‘I Can Only Imagine’ Film Review: Christian Pop Megahit Becomes One-Note Redemption Tale

There’s a genuinely intriguing story behind MercyMe’s massively popular song, but the movie treats it like so much clichéd uplift

I Can Only Imagine
Roadside Attractions

The track record of movies inspired by songs is not great, since taking an entertaining three-minute story and stretching it out to feature length usually results in renewed appreciation for the tuneful tightness of pop music. The song always wins, and that goes for “White Christmas,” “Alice’s Restaurant,” and especially the mid-70s novelty boom that gave us “Convoy” and “Harper Valley PTA.”

But a case could be made that MercyMe’s 2001 hit “I Can Only Imagine,” the biggest-selling contemporary Christian song of all time, was ripe for narrative expansion, in that songwriter Bart Millard’s soaring worship ballad established a base of emotion — a mainstream question of spiritual hopefulness in asking what it would be like to meet God — while explicitly avoiding detailing what inspired it: Millard’s troubled, then redemptive, relationship with an abusive father who changed.

That makes the film of “I Can Only Imagine” a unique hodgepodge of different types of song-generated movie. You get the fraught dad-son story behind it, as well as the showbiz making-of saga with a songwriting rags-to-riches tale, and finally a performance of the titular smash, as you’d get in any concert film.

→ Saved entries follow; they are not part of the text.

$ cat config.mk
export PLATFORM = sky130hd
export DESIGN_NAME = clk_phase_realigner
export DESIGN_NICKNAME = d
export VERILOG_FILES = /design/src/rtl/pr_pkg.sv /design/src/rtl/pr_din_sync.sv /design/src/rtl/pr_phase_meter.sv /design/src/rtl/pr_clk_gen.sv /design/src/rtl/clk_phase_realigner.sv
export SDC_FILE = /design/constraint.sdc
export NUM_CORES = 1
export LEC_CHECK = 0
export ABC_AREA = 1
export BUFFER_PORTS_ARGS = -buffer_cell sky130_fd_sc_hd__buf_2
export CAP_MARGIN = 25
export CELL_PAD_IN_SITES_DETAIL_PLACEMENT = 1
export CELL_PAD_IN_SITES_GLOBAL_PLACEMENT = 1
export CORE_MARGIN = 2
export CORE_UTILIZATION = 42
export CTS_CLUSTER_SIZE = 25
export DETAILED_ROUTE_END_ITERATION = 12
export PLACE_DENSITY = 0.78
export SYNTH_ARGS = -nofsm -noshare
export SYNTH_HDL_FRONTEND = slang
export SYNTH_SLANG_ARGS = --single-unit
export TNS_END_PERCENT = 5
$ cat constraint.sdc
create_clock -name clk -period 2 [get_ports clk]
set_clock_uncertainty 0.1 [all_clocks]
set_input_delay 0 -clock clk [delete_from_list [all_inputs] [get_ports clk]]
set_output_delay 0 -clock clk [all_outputs]
set_load 0.05 [all_outputs]
$ cat src/rtl/pr_pkg.sv
package pr_pkg;
  typedef enum logic {GEN_RUN = 1'b0, GEN_EXT = 1'b1} gen_state_e;
  localparam int unsigned PR_MIN_HALF = 2;
endpackage

$ cat src/rtl/pr_din_sync.sv
module pr_din_sync #(
  parameter int unsigned STAGES = 2
) (
  input  logic clk,
  input  logic rst,
  input  logic din,
  output logic data_rise
);
  localparam int unsigned LAST = STAGES - 1;

  logic [STAGES-1:0] chain;
  logic              last_d;

  generate
    for (genvar i = 0; i < STAGES; i++) begin : g_stage
      if (i == 0) begin : g_first
        always_ff @(posedge clk) begin
          if (rst) chain[0] <= 1'b0;
          else     chain[0] <= din;
        end
      end else begin : g_next
        always_ff @(posedge clk) begin
          if (rst) chain[i] <= 1'b0;
          else     chain[i] <= chain[i-1];
        end
      end
    end
  endgenerate

  always_ff @(posedge clk) begin
    if (rst) last_d <= 1'b0;
    else     last_d <= chain[LAST];
  end

  assign data_rise = chain[LAST] & ~last_d;
endmodule

$ cat src/rtl/pr_phase_meter.sv
module pr_phase_meter #(
  parameter int unsigned EW = 8
) (
  input  logic          clk,
  input  logic          rst,
  input  logic          data_rise,
  input  logic          rclk,
  input  logic          busy,
  input  logic          clear,
  output logic [EW-1:0] err,
  output logic          done
);
  localparam logic [EW-1:0] SAT = {EW{1'b1}};

  logic          rclk_d;
  logic          running;
  logic [EW-1:0] acc;
  logic          rclk_rise;

  assign rclk_rise = rclk & ~rclk_d;

  always_ff @(posedge clk) begin
    if (rst) begin
      rclk_d  <= 1'b0;
      running <= 1'b0;
      acc     <= '0;
      err     <= '0;
      done    <= 1'b0;
    end else begin
      rclk_d <= rclk;
      done   <= 1'b0;
      if (busy) begin
        running <= 1'b0;
      end else if (data_rise) begin
        running <= 1'b1;
        acc     <= '0;
      end else if (running) begin
        if (rclk_rise) begin
          err     <= acc;
          done    <= 1'b1;
          running <= 1'b0;
        end else if (acc != SAT) begin
          acc <= acc + 1'b1;
        end
      end
      if (clear) err <= '0;
    end
  end
endmodule

$ cat src/rtl/pr_clk_gen.sv
module pr_clk_gen
  import pr_pkg::*;
#(
  parameter int unsigned CW = 8,
  parameter int unsigned EW = 8
) (
  input  logic          clk,
  input  logic          rst,
  input  logic [CW-1:0] half_len,
  input  logic [EW-1:0] thresh,
  input  logic          done,
  input  logic [EW-1:0] err,
  output logic          rclk,
  output logic          busy,
  output logic          finish
);
  localparam logic [CW-1:0] MIN_LIM = CW'(PR_MIN_HALF - 1);

  gen_state_e    state;
  logic [CW-1:0] hcnt;
  logic [CW-1:0] lim;
  logic [EW-1:0] ecnt;
  logic [EW-1:0] elen;

  assign lim    = (half_len < CW'(PR_MIN_HALF)) ? MIN_LIM : (half_len - 1'b1);
  assign finish = (state == GEN_EXT) && (ecnt == elen);
  assign busy   = (state == GEN_EXT);

  always_ff @(posedge clk) begin
    if (rst) begin
      state <= GEN_RUN;
      rclk  <= 1'b0;
      hcnt  <= '0;
      ecnt  <= '0;
      elen  <= '0;
    end else begin
      case (state)
        GEN_RUN: begin
          if (done && (err > thresh)) begin
            state <= GEN_EXT;
            rclk  <= 1'b1;
            ecnt  <= EW'(1);
            elen  <= err;
          end else if (hcnt >= lim) begin
            hcnt <= '0;
            rclk <= ~rclk;
          end else begin
            hcnt <= hcnt + 1'b1;
          end
        end
        GEN_EXT: begin
          if (finish) begin
            state <= GEN_RUN;
            rclk  <= 1'b0;
            hcnt  <= '0;
          end else begin
            ecnt <= ecnt + 1'b1;
          end
        end
        default: state <= GEN_RUN;
      endcase
    end
  end
endmodule

$ cat src/rtl/clk_phase_realigner.sv
module clk_phase_realigner #(
  parameter int unsigned CW          = 8,
  parameter int unsigned EW          = 8,
  parameter int unsigned SYNC_STAGES = 2
) (
  input  logic          clk,
  input  logic          rst,
  input  logic          din,
  input  logic [CW-1:0] half_len,
  input  logic [EW-1:0] thresh,
  output logic          rclk_out,
  output logic [EW-1:0] phase_err,
  output logic          corr_busy
);
  logic          data_rise;
  logic          meas_done;
  logic          ext_end;
  logic          rclk_q;
  logic          busy_q;
  logic [EW-1:0] err_q;

  pr_din_sync #(.STAGES(SYNC_STAGES)) u_sync (
    .clk       (clk),
    .rst       (rst),
    .din       (din),
    .data_rise (data_rise)
  );

  pr_phase_meter #(.EW(EW)) u_meter (
    .clk       (clk),
    .rst       (rst),
    .data_rise (data_rise),
    .rclk      (rclk_q),
    .busy      (busy_q),
    .clear     (ext_end),
    .err       (err_q),
    .done      (meas_done)
  );

  pr_clk_gen #(.CW(CW), .EW(EW)) u_gen (
    .clk      (clk),
    .rst      (rst),
    .half_len (half_len),
    .thresh   (thresh),
    .done     (meas_done),
    .err      (err_q),
    .rclk     (rclk_q),
    .busy     (busy_q),
    .finish   (ext_end)
  );

  assign rclk_out  = rclk_q;
  assign phase_err = err_q;
  assign corr_busy = busy_q;
endmodule

==> impl_metrics.csv <==
group,metric,value,unit
synth,synth_edf_count,0,
drt,routedWlPerCell,12.94,µm
grt,grtUsageTotal,20.64,%
grt,grt_antenna_before_repair,0,
clock_network,cts_root_buf,"clkbuf_8",
sta,finalCritPeriodShare,92.38,%
floorplan,die_h,86.36,µm
clock_network,clock_sinks,48,
floorplan,die_area,7458,µm²
worst_setup_path,end_kind,"flop",
worst_setup_path,cp_data_arrival_time,1950,ps
cells_and_area,antennaDiodeCount,0,
floorplan,io_pins,29,
synth,yosysTopAreaCellShare,33.73,%
placement,io_buffer_count,28,
pwr,p_leak,1.630,nW
worst_setup_path,worstReg2RegStart,"u_meter.err[7]",
sta,slew_viol_final,0,
synth,ys_async_sr_fraction,0,%
synth,synth_area,2849,µm²
clock_network,h-tree-depth,2,
cells_and_area,final_util,49.61,%
synth,synth-seq-area-share,33.73,%
clock_network,post_cts_buffers,0,
drt,wirelength,7117,µm
pwr,power_density,572.8,nW/µm²
drt,first_pass_iters,4,
run,cap_violations,0,
cells_and_area,multi_input_area,1609,µm²
sta,hold_viol_final,0,
sta,rsz0062_at_grt,"false",
grt,grt_pass1_wl,12540,µm
pwr,ir_worst_vdd,372.2,µV
cells_and_area,drive_gt1_share,18.30,%
worst_hold_path,holdPathEnd,"u_sync.chain[1]",
worst_setup_path,cp_max_fo,17,
outcome,status,"complete, no violations",
grt,grt_pass1_vias,2769,
drt,routed.top_layer,"met4",
synth,syn_nets,463,
sta,fmax,541.2,MHz
worst_setup_path,critPathLaunchType,"flop",
clock_network,cts_tree,"yes",
drt,wl_met2,3474,µm
drt,drc_errors,0,
drt,wl_met1,3442,µm
drt,ant_nets,0,
cells_and_area,mostFrequentLayoutCells,"nand2_1, nor2_1, inv_1",
clock_network,path_clk_slew,100,ps
placement,place.gp.congestion,0.8284,
sta,setup_violations,0,
synth,yosysUniqueCellTypes,37,
placement,hpwl,5466,µm
cells_and_area,final_common_cell,"nand2_1",
grt,gr-total-overflow,0,
cells_and_area,regArea,970.9,µm²
drt,route.vias.total,2766,
drt,routed_via_density,5.029,
floorplan,initial_core_util,42.64,%
synth,ys_warn_count,0,
drt,wl_met3,143,µm
synth,ys_seq_elements,48,
clock_network,clock_path_buffers,2,
worst_hold_path,min_path_type,"flop to flop",
synth,synth.avg_cell_area,6.719,µm²
floorplan,row_count,30,
grt,grt_start_max_net_pins,27,
worst_hold_path,hold_depth,2,
worst_hold_path,hp-start,"u_sync.chain[0]",
worst_setup_path,r2r_slack,150,ps
worst_setup_path,critical_path_class,"flop to flop",
clock_network,cts_buffers,5,
placement,dp.cells,539,
synth,syn_inst,424,
synth,yosys_most_used_dff,"dfxtp_1",
sta,relSlewSlack,68.13,%
floorplan,core_area,6681,µm²
cells_and_area,fillerInstances,922,
cells_and_area,nets,508,
clock_network,insertion_delay,310,ps
drt,drt_iter0_markers,106,
worst_setup_path,worstReg2RegEnd,"u_gen.elen[3]",
sta,tns,0,ps
sta,tightestPinTransition,473.0,ps
synth,synth_area_leaders,"dfxtp_1, nand2_1, ha_1",
worst_setup_path,cp_data_required_time,2100,ps
floorplan,die_w,86.36,µm
worst_setup_path,reg2regPathDepth,9,
cells_and_area,area_growth,16.34,%
synth,synth_top_area_cell,"dfxtp_1",
cells_and_area,final_cells,550,
sta,final.min_clock_period,1848,ps
## logic make-up (layout without fill, tap and decap cells)
kind of cell / count (synthesis) / after routing / share of synthesized area, %
AO/OA/AOI/OAI: 58 / 58 / 11.33
XOR/XNOR: 7 / 7 / 2.152
adder cells (fa/ha/maj): 20 / 20 / 8.783
buffers and inverters: 69 / 115 / 10.14
flip-flops: 48 / 48 / 33.73
AND/OR/NAND/NOR: 222 / 222 / 33.86
## where the power goes
| part | internal, mW | switching (mW) | leakage [nW] |
|---|---|---|---|
| Clock | 0.377 | 0.359 | 0.0548 |
| Sequential | 0.969 | 0.0112 | 0.392 |
| Combinational | 0.0774 | 0.105 | 1.18 |
| Total | 1.42 | 0.476 | 1.63 |
## cell type report
cell class	count	area share, %
clock buffers	5	2.076
inverters	61	7.135
multi-input cells	307	48.55
repair buffers	46	8.532
clock inverters	3	1.397
flip-flops and latches	48	29.29
well taps	80	3.020
## critical path, stage by stage (launching register included)
cell,delay (ps)
dfxtp_2,350
ha_1,290
nand2_1,70
nor2_1,160
nand2_1,80
nand2_1,100
nand3_2,100
buf_4,220
o21ai_0,200
a21oi_1,70
## per-stage QoR
stage	worst slack (ps)	hold slack (ps)	power (mW)	cell area (µm²)
global placement	-9.103	104.3	1.170	3157
global route	11.76	339.4	1.988	3314
finish	152.3	311.1	1.899	3314
CTS	103.6	323.8	1.920	3302
floorplan	68.65	6.967	1.115	2859
detailed placement	-113.5	122.4	1.180	3157
## registers in the layout, summed over array words and instances, names as in the netlist
register and cells:
u_sync.chain 2, u_sync.last_d 1, u_gen.hcnt 8, u_meter.acc 8, u_meter.done 1, u_gen.busy 1, u_gen.rclk 1, u_meter.running 1
u_gen.elen 8, u_gen.ecnt 8, u_meter.err 8, u_meter.rclk_d 1
## how the worst max path moves through the flow
stage	startpoint	endpoint	slack, ps	cells after the start
final	u_meter.err[7]	u_gen.elen[3]	150	9
after global placement	half_len[3]	u_gen.rclk	-9	17
after global routing	u_gen.hcnt[0]	u_gen.hcnt[7]	10	12
after CTS	u_meter.err[7]	u_gen.elen[1]	100	9
after floorplan	u_meter.err[0]	u_gen.ecnt[7]	70	11
after detailed placement	half_len[3]	u_gen.rclk	-110	18
## per-layer routing
metal	vias to the layer above	GRT usage, %
met1	1305	27.05
met5	-	0
met2	20	36.15
met4	0	3.835
met3	6	3.238
li1	1435	-
## cell usage after synthesis (4+ instances only)
master and number:
inv_2 4, nand2_1 100, ha_1 20, nor2_1 62, nand4_1 5, xor2_1 4
or2_2 8, inv_1 55, nand3_1 22, a21oi_1 29, dfxtp_1 48, nor3_1 9
o21ai_0 17
## timing repair
item                                    4_1_cts  5_1_grt
resized for setup                             0        4
endpoints found under the setup margin        0        6
endpoints found under the hold margin        10        0
hold buffers                                  3        0
(Power assumes the default switching activity.)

So why is the resulting movie that Christian filmmaking brothers Jon and Andy Erwin (“Woodlawn,” “Moms’ Night Out”) made from a universally healing single such an earnest, awkward dud? Well, partly because the movie can’t settle on what’s more important, the family stuff or the ascension of the song as a fame-inducing anthem.

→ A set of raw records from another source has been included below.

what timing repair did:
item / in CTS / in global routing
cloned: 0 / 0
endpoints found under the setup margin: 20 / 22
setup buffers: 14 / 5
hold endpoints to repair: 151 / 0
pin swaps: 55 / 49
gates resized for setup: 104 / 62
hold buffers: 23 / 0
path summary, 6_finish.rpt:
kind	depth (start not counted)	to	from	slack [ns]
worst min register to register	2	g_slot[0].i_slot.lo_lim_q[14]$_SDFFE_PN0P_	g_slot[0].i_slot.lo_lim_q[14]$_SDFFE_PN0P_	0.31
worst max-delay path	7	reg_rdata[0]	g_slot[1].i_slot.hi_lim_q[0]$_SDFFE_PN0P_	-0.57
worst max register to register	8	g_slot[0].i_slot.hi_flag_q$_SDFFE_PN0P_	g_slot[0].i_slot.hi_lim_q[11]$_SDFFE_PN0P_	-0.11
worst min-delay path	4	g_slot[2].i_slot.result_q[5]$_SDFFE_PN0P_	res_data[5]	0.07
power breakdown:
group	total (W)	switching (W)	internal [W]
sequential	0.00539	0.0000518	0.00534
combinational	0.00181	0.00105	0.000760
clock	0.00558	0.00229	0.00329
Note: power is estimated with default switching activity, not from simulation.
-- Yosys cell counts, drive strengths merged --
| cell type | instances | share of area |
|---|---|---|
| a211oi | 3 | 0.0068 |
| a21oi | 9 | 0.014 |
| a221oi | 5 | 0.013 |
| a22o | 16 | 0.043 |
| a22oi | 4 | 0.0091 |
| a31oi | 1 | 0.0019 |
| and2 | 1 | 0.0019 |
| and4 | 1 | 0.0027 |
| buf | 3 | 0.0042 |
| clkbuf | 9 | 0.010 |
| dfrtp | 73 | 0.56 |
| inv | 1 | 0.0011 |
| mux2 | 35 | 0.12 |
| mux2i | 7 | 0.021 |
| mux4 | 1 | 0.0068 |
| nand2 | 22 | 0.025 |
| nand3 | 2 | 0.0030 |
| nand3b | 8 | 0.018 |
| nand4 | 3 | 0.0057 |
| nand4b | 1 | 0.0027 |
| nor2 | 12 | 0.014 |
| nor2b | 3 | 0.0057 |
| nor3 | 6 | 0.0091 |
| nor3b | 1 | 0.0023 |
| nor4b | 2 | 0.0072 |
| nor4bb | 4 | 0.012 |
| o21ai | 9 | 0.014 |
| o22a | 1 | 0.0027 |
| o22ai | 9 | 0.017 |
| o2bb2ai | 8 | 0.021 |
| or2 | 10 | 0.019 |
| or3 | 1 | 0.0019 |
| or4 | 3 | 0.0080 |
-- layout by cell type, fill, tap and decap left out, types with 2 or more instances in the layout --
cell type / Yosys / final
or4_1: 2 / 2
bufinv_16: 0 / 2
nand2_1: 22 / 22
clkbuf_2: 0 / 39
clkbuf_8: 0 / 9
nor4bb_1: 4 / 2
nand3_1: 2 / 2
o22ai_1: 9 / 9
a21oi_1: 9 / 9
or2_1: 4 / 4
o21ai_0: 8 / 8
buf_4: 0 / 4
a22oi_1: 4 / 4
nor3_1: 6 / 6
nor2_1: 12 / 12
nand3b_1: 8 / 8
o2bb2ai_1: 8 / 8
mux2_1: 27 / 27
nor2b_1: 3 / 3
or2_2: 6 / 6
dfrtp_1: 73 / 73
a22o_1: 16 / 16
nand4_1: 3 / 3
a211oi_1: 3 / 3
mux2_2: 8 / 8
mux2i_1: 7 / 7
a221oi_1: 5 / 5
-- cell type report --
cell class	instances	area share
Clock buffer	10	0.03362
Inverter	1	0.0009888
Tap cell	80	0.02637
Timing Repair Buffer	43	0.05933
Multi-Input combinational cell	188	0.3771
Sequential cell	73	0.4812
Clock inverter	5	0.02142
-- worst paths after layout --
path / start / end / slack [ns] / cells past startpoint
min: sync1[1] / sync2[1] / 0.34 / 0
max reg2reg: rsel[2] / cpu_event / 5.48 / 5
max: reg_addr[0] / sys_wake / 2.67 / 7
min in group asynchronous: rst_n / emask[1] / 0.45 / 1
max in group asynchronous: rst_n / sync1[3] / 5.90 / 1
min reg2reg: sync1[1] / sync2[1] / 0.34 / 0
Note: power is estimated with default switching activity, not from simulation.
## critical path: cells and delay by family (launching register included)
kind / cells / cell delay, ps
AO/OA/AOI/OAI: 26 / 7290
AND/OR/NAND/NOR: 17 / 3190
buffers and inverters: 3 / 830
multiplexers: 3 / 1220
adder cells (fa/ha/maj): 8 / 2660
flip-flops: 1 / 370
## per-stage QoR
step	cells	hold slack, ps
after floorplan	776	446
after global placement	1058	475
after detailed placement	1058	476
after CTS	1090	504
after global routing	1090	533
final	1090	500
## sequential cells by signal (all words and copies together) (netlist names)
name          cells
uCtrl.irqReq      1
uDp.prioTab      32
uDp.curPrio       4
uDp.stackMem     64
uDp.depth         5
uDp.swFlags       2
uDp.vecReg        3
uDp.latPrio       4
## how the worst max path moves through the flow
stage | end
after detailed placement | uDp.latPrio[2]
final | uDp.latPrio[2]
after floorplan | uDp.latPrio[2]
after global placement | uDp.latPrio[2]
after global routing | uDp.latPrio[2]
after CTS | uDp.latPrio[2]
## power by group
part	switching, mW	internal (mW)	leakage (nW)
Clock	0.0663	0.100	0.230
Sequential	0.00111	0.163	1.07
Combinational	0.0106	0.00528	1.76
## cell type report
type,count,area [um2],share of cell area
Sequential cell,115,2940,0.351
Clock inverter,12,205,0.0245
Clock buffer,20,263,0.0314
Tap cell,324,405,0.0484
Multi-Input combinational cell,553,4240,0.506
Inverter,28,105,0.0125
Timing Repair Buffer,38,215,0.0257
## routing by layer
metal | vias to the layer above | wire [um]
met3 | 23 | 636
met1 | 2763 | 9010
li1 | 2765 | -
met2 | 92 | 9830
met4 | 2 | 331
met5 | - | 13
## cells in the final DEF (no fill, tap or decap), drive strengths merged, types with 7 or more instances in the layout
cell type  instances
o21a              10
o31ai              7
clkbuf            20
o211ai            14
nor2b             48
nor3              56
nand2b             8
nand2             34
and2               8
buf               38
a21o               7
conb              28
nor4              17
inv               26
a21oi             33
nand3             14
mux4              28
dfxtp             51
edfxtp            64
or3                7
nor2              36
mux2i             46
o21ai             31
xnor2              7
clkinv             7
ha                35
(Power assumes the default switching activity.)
==> src/rtl/sbuf_irq.sv <==
module sbuf_irq #(
   parameter int unsigned CNT_W   = 5,
   parameter bit          IRQ_REG = 1'b1
) (
   input  logic             clk,
   input  logic             rst_n,
   input  logic [1:0]       enable,
   input  logic [CNT_W-1:0] cap_level,
   input  logic [CNT_W-1:0] cap_mark,
   input  logic [CNT_W-1:0] stim_level,
   input  logic [CNT_W-1:0] stim_mark,
   output logic             irq
);
   logic cond;

   assign cond = (enable[0] & (cap_level >= cap_mark)) |
                 (enable[1] & (stim_level < stim_mark));

   generate
      if (IRQ_REG) begin : g_reg
         always_ff @(posedge clk or negedge rst_n) begin
            if (!rst_n) irq <= 1'b0;
            else        irq <= cond;
         end
      end else begin : g_comb
         assign irq = cond;
      end
   endgenerate
endmodule

==> src/rtl/sbuf_host_slave.sv <==
module sbuf_host_slave
   import sbuf_pkg::*;
#(
   parameter int unsigned ADDR_W  = 3,
   parameter int unsigned DATA_W  = 16,
   parameter int unsigned DEPTH   = 16,
   parameter bit          IRQ_REG = 1'b1
) (
   input  logic              clk,
   input  logic              rst_n,
   input  logic              bus_cs_n,
   input  logic              bus_rd_n,
   input  logic              bus_wr_n,
   input  logic [ADDR_W-1:0] bus_addr,
   input  logic [DATA_W-1:0] bus_wdata,
   output logic [DATA_W-1:0] bus_rdata,
   input  logic              cap_valid,
   input  logic [DATA_W-1:0] cap_data,
   input  logic              stim_ready,
   output logic              stim_valid,
   output logic [DATA_W-1:0] stim_data,
   output logic              irq
);
   localparam int unsigned CNT_W = $clog2(DEPTH) + 1;

   generate
      if (DEPTH < 2 || (DEPTH & (DEPTH - 1)) != 0) begin : g_bad_depth
         $error("sbuf_host_slave: DEPTH must be a power of two, at least 2");
      end
      if (CNT_W > HI_FIELD) begin : g_bad_cnt
         $error("sbuf_host_slave: level field wider than its slot");
      end
      if (DATA_W < 2 * HI_FIELD) begin : g_bad_data
         $error("sbuf_host_slave: DATA_W must hold both level fields");
      end
      if (ADDR_W < 3) begin : g_bad_addr
         $error("sbuf_host_slave: ADDR_W too small for the map");
      end
   endgenerate

   logic              rd_start, wr_start;
   logic              sel_levels, sel_flags, sel_marks, sel_enable, sel_pop, sel_push;
   logic [CNT_W-1:0]  adc_level, dac_level;
   logic              cap_full, cap_empty, stim_full, stim_empty;
   logic [DATA_W-1:0] cap_head;
   logic              cap_pop, stim_push;
   logic              flag_adc_ovf, flag_adc_unf, flag_dac_ovf;
   logic [CNT_W-1:0]  thr_adc, thr_dac;
   logic [1:0]        ctrl_irq_en;
   logic [DATA_W-1:0] levels_word, flags_word, marks_word, enable_word;

   sbuf_bus_decode u_dec (
      .clk(clk), .rst_n(rst_n), .cs_n(bus_cs_n), .rd_n(bus_rd_n), .wr_n(bus_wr_n),
      .rd_start(rd_start), .wr_start(wr_start)
   );

   assign sel_levels = (bus_addr == ADDR_W'(ADR_LEVELS));
   assign sel_flags  = (bus_addr == ADDR_W'(ADR_FLAGS));
   assign sel_marks  = (bus_addr == ADDR_W'(ADR_MARKS));
   assign sel_enable = (bus_addr == ADDR_W'(ADR_ENABLE));
   assign sel_pop    = (bus_addr == ADDR_W'(ADR_POP));
   assign sel_push   = (bus_addr == ADDR_W'(ADR_PUSH));

   assign cap_pop   = rd_start & sel_pop;
   assign stim_push = wr_start & sel_push;

   sbuf_ring #(.W(DATA_W), .DEPTH(DEPTH), .CNT_W(CNT_W)) u_cap (
      .clk(clk), .rst_n(rst_n),
      .push(cap_valid), .push_data(cap_data), .pop(cap_pop),
      .head(cap_head), .level(adc_level), .full(cap_full), .empty(cap_empty)
   );

   sbuf_ring #(.W(DATA_W), .DEPTH(DEPTH), .CNT_W(CNT_W)) u_stim (
      .clk(clk), .rst_n(rst_n),
      .push(stim_push), .push_data(bus_wdata), .pop(stim_ready),
      .head(stim_data), .level(dac_level), .full(stim_full), .empty(stim_empty)
   );

   assign stim_valid = ~stim_empty;

   // configuration registers
   always_ff @(posedge clk or negedge rst_n) begin
      if (!rst_n) begin
         thr_adc     <= CNT_W'(DEPTH / 2);
         thr_dac     <= '0;
         ctrl_irq_en <= '0;
      end else if (wr_start) begin
         if (sel_marks) begin
            thr_adc <= bus_wdata[CNT_W-1:0];
            thr_dac <= bus_wdata[HI_FIELD +: CNT_W];
         end
         if (sel_enable) ctrl_irq_en <= bus_wdata[1:0];
      end
   end

   // sticky flags: a set in the same clock as a clear wins
   always_ff @(posedge clk or negedge rst_n) begin
      if (!rst_n) begin
         flag_adc_ovf <= 1'b0;
         flag_adc_unf <= 1'b0;
         flag_dac_ovf <= 1'b0;
      end else begin
         flag_adc_ovf <= (flag_adc_ovf & ~(wr_start & sel_flags & bus_wdata[FLG_CAP_LOST]))
                         | (cap_valid & cap_full);
         flag_adc_unf <= (flag_adc_unf & ~(wr_start & sel_flags & bus_wdata[FLG_CAP_EMPTY]))
                         | (cap_pop & cap_empty);
         flag_dac_ovf <= (flag_dac_ovf & ~(wr_start & sel_flags & bus_wdata[FLG_STIM_LOST]))
                         | (stim_push & stim_full);
      end
   end

   always_comb begin
      levels_word = '0;
      levels_word[CNT_W-1:0]        = adc_level;
      levels_word[HI_FIELD +: CNT_W] = dac_level;
      flags_word = '0;
      flags_word[FLG_CAP_LOST]  = flag_adc_ovf;
      flags_word[FLG_CAP_EMPTY] = flag_adc_unf;
      flags_word[FLG_STIM_LOST] = flag_dac_ovf;
      marks_word = '0;
      marks_word[CNT_W-1:0]        = thr_adc;
      marks_word[HI_FIELD +: CNT_W] = thr_dac;
      enable_word = '0;
      enable_word[1:0] = ctrl_irq_en;
   end

   // read data is captured once at the start of an access and held
   always_ff @(posedge clk or negedge rst_n) begin
      if (!rst_n) begin
         bus_rdata <= '0;
      end else if (rd_start) begin
         unique case (1'b1)
            sel_levels: bus_rdata <= levels_word;
            sel_flags:  bus_rdata <= flags_word;
            sel_marks:  bus_rdata <= marks_word;
            sel_enable: bus_rdata <= enable_word;
            sel_pop:    bus_rdata <= cap_empty ? '0 : cap_head;
            default:    bus_rdata <= '0;
         endcase
      end
   end

   sbuf_irq #(.CNT_W(CNT_W), .IRQ_REG(IRQ_REG)) u_irq (
      .clk(clk), .rst_n(rst_n), .enable(ctrl_irq_en),
      .cap_level(adc_level), .cap_mark(thr_adc),
      .stim_level(dac_level), .stim_mark(thr_dac),
      .irq(irq)
   );
endmodule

We first hear a woman’s voice gushing about the song (“It blew my soul wide open”), before finding out that Bart Millard (J. Michael Finley, making his screen debut) is being asked about its origins in a recording studio. Bart’s modest assertion to his female interviewer that he wrote it in minutes is met with the segue-thick response that surely it took him a lifetime.

That’s the wayback machine’s cue to send us to rural Greenville, Texas, in 1985, where we meet pre-teen Bart (Brody Rose, “Gifted”) as an active, rosy-cheeked, music-loving whippersnapper whose home life is a dark cloud when perma-scowling dad Arthur (Dennis Quaid) is around. Yelling, “Dreams don’t pay the bills!” is one blaring example of father’s awfulness; another is throwing Bart’s cardboard space helmet in the barrel fire outside.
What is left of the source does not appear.